The head of Charlotte retirement community Southminster said his facility is struggling to access coronavirus tests three days after reporting its first positive case.
“If I needed them today, I couldn’t necessarily get them today,” said Southminster President and CEO Ben Gilchrist.
A resident living at the south Charlotte facility’s health center tested positive for the virus on Friday. Gilchrist said the resident was placed in quarantine and staff is working to test residents determined to have a higher risk.
He said Southminster would like to test all residents and staff but has had trouble getting tests quickly and was forced to send some residents to coronavirus testing sites.
North Carolina Health and Human Services Secretary Mandy Cohen said long-term care facilities shouldn’t need to do this.

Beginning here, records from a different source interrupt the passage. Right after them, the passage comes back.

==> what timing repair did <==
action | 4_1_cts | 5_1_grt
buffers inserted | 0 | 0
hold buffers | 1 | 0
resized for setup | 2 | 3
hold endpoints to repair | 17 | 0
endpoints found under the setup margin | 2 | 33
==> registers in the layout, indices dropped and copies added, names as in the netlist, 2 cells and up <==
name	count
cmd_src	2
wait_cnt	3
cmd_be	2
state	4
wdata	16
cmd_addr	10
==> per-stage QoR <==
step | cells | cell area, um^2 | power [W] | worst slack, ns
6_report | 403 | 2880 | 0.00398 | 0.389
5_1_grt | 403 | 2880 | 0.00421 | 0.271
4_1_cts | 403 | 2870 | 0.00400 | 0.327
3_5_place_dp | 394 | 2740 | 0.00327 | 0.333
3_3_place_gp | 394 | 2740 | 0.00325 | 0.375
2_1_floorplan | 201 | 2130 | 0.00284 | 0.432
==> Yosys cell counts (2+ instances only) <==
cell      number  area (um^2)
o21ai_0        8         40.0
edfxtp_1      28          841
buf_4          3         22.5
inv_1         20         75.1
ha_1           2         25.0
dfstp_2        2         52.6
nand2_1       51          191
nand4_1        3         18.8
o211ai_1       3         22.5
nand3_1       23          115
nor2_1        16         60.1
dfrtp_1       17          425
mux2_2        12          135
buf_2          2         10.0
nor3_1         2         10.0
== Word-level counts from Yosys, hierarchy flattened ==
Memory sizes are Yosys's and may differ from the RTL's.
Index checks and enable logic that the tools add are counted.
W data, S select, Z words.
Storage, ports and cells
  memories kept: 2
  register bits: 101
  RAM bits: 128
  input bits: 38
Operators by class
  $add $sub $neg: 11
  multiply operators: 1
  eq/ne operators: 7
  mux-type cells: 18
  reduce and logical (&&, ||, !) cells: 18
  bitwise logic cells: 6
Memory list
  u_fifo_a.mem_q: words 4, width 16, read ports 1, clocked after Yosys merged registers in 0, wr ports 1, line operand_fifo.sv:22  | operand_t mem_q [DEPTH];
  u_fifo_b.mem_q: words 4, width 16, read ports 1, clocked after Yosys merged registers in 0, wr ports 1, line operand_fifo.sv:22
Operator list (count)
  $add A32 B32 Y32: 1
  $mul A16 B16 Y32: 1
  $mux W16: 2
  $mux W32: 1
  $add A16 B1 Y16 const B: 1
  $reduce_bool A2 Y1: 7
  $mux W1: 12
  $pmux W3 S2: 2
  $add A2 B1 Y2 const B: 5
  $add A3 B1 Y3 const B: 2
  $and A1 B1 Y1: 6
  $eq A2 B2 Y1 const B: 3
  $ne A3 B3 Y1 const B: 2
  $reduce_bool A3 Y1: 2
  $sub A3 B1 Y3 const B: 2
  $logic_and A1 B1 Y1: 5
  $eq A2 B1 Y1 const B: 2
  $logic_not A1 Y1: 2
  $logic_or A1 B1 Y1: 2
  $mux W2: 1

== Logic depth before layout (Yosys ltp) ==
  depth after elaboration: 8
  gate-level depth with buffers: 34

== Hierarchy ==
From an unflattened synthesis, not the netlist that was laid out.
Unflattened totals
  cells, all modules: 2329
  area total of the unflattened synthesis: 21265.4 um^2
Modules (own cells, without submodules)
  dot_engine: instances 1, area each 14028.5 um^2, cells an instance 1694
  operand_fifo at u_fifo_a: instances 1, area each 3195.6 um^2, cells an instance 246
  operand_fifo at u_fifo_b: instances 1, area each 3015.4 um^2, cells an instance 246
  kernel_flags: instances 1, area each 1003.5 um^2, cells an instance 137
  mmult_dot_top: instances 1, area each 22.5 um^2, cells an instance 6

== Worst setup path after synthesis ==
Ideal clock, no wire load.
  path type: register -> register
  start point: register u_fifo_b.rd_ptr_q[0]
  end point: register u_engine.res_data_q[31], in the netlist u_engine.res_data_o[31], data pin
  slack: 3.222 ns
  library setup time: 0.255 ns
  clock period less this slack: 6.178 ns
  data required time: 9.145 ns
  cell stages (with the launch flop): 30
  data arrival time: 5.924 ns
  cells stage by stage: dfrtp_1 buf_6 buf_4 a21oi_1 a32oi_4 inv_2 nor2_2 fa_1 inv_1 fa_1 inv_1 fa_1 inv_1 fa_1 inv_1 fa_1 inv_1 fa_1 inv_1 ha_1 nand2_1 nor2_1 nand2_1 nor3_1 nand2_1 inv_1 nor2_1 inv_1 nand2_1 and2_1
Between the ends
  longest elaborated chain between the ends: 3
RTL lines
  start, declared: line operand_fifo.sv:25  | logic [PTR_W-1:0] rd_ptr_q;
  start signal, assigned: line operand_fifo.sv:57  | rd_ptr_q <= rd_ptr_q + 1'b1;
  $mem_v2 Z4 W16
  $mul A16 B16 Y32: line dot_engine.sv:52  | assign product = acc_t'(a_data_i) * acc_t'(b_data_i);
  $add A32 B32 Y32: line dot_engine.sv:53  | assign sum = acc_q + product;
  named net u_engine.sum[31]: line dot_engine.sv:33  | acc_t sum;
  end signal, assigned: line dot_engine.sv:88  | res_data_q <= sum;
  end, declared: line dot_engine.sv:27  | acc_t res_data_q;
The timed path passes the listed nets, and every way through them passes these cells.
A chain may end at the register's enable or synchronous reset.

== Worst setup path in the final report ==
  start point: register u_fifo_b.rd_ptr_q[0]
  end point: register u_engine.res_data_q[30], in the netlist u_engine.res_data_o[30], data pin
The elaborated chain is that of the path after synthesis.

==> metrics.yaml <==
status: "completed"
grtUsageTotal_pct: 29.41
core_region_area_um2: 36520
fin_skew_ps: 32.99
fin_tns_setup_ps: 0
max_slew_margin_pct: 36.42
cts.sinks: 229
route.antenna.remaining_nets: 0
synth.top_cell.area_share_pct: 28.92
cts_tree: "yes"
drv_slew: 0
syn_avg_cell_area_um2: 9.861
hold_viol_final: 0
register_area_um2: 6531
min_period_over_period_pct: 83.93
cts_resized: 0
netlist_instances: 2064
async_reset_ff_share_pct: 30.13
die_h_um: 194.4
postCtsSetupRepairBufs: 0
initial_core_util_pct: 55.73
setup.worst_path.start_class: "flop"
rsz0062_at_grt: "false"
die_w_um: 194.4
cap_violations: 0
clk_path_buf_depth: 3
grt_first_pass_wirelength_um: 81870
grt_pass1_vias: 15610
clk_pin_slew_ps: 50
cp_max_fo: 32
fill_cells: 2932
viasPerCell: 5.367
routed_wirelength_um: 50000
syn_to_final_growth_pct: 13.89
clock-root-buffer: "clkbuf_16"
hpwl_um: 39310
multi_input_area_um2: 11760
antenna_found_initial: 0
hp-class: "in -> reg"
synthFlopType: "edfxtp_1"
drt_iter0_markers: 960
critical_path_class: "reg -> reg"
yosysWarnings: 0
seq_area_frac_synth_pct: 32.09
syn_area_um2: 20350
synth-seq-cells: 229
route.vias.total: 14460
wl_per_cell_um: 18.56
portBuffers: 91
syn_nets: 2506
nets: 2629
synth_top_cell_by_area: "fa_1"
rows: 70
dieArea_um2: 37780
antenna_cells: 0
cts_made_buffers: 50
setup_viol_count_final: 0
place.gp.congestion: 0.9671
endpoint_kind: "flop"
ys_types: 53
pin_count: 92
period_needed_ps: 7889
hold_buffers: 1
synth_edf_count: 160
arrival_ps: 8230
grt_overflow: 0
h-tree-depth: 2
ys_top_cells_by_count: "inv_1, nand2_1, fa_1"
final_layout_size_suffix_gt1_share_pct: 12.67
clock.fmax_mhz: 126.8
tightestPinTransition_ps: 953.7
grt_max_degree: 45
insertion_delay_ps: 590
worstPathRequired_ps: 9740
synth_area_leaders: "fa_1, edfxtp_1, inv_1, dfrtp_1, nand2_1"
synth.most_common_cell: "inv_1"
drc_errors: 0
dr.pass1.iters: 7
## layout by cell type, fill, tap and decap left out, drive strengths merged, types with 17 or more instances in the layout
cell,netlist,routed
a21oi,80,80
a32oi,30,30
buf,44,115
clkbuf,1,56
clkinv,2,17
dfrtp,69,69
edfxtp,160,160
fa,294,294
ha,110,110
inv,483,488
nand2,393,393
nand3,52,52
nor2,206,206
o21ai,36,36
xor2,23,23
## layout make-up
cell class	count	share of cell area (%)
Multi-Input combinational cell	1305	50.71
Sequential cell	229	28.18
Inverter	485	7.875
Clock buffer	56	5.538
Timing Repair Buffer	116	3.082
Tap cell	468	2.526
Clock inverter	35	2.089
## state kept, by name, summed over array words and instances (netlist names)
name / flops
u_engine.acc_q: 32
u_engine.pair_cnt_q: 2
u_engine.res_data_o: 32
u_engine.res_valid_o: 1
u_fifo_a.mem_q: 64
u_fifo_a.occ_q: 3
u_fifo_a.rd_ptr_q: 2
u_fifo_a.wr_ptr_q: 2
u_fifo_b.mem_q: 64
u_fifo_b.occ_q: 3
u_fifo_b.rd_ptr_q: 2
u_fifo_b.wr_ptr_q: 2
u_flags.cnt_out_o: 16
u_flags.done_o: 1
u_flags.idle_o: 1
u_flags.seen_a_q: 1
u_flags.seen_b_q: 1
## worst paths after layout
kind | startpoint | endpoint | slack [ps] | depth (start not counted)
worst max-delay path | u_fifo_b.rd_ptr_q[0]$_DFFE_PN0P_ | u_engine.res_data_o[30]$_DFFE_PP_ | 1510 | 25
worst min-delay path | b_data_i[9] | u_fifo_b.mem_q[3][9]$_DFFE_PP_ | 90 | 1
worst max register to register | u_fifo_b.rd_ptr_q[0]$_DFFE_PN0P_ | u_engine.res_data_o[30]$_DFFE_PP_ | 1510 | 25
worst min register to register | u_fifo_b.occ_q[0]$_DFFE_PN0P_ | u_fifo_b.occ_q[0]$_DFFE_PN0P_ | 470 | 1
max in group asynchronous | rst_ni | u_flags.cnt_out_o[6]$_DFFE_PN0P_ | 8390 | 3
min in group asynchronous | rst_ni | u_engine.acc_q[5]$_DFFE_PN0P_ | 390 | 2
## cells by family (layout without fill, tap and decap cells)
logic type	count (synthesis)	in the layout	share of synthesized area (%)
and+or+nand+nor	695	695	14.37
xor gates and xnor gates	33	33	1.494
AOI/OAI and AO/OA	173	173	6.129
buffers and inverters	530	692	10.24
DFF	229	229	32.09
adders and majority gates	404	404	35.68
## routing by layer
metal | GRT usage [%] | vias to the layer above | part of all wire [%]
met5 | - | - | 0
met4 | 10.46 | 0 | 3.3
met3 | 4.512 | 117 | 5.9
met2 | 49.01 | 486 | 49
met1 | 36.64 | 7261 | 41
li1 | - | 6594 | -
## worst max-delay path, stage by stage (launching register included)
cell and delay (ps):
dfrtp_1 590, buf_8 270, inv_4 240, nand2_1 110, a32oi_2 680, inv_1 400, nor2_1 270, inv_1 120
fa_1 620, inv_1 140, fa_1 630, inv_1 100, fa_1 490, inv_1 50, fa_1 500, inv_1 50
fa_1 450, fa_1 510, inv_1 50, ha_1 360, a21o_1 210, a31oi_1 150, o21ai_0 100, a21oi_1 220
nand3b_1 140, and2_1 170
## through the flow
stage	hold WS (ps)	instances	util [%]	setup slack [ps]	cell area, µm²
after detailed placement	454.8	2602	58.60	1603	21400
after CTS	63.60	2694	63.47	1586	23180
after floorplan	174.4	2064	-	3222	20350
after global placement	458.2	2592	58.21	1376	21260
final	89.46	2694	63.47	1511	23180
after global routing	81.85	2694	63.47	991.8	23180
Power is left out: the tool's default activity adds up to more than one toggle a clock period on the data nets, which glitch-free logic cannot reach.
File: config.mk
export PLATFORM = sky130hd
export DESIGN_NAME = player_updater
export DESIGN_NICKNAME = d
export VERILOG_FILES = /design/src/game_pkg.sv /design/src/player_updater.sv
export SDC_FILE = /design/constraint.sdc
export NUM_CORES = 1
export LEC_CHECK = 0
export ABC_AREA = 1
export BUFFER_PORTS_ARGS = -buffer_cell sky130_fd_sc_hd__clkbuf_2
export CORE_MARGIN = 2
export CORE_UTILIZATION = 52
export DETAILED_ROUTE_END_ITERATION = 10
export GPL_TIMING_DRIVEN = 1
export PLACE_DENSITY = 0.74
export SLEW_MARGIN = 5
export SYNTH_ARGS = -nofsm -noshare
export SYNTH_HDL_FRONTEND = slang
export SYNTH_SLANG_ARGS = --single-unit
File: constraint.sdc
create_clock -name clock -period 3.25 [get_ports clock]
set_input_delay 0.65 -clock clock [delete_from_list [all_inputs] [get_ports clock]]
set_output_delay 0.65 -clock clock [all_outputs]
set_load 0.005 [all_outputs]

“There are plenty of ways for us to facilitate going to the places directly so you do not need to be sending your residents who may be more medically frail to a testing site,” Cohen said at a press conference Monday.
She said nursing homes facing testing problems should contact North Carolina Health and Human Services or their local health department.
Nearly 3,000 people who live in nursing homes or residential care facilities had tested positive for the coronavirus as of Monday at 5 p.m., according to state health department numbers.
The director of a nursing home in Davidson has also called for expanded testing at such facilities. According to data released Monday by state health officials, 63% of people in North Carolina who have died from COVID-19 complications were residents of congregant living facilities, such as nursing homes.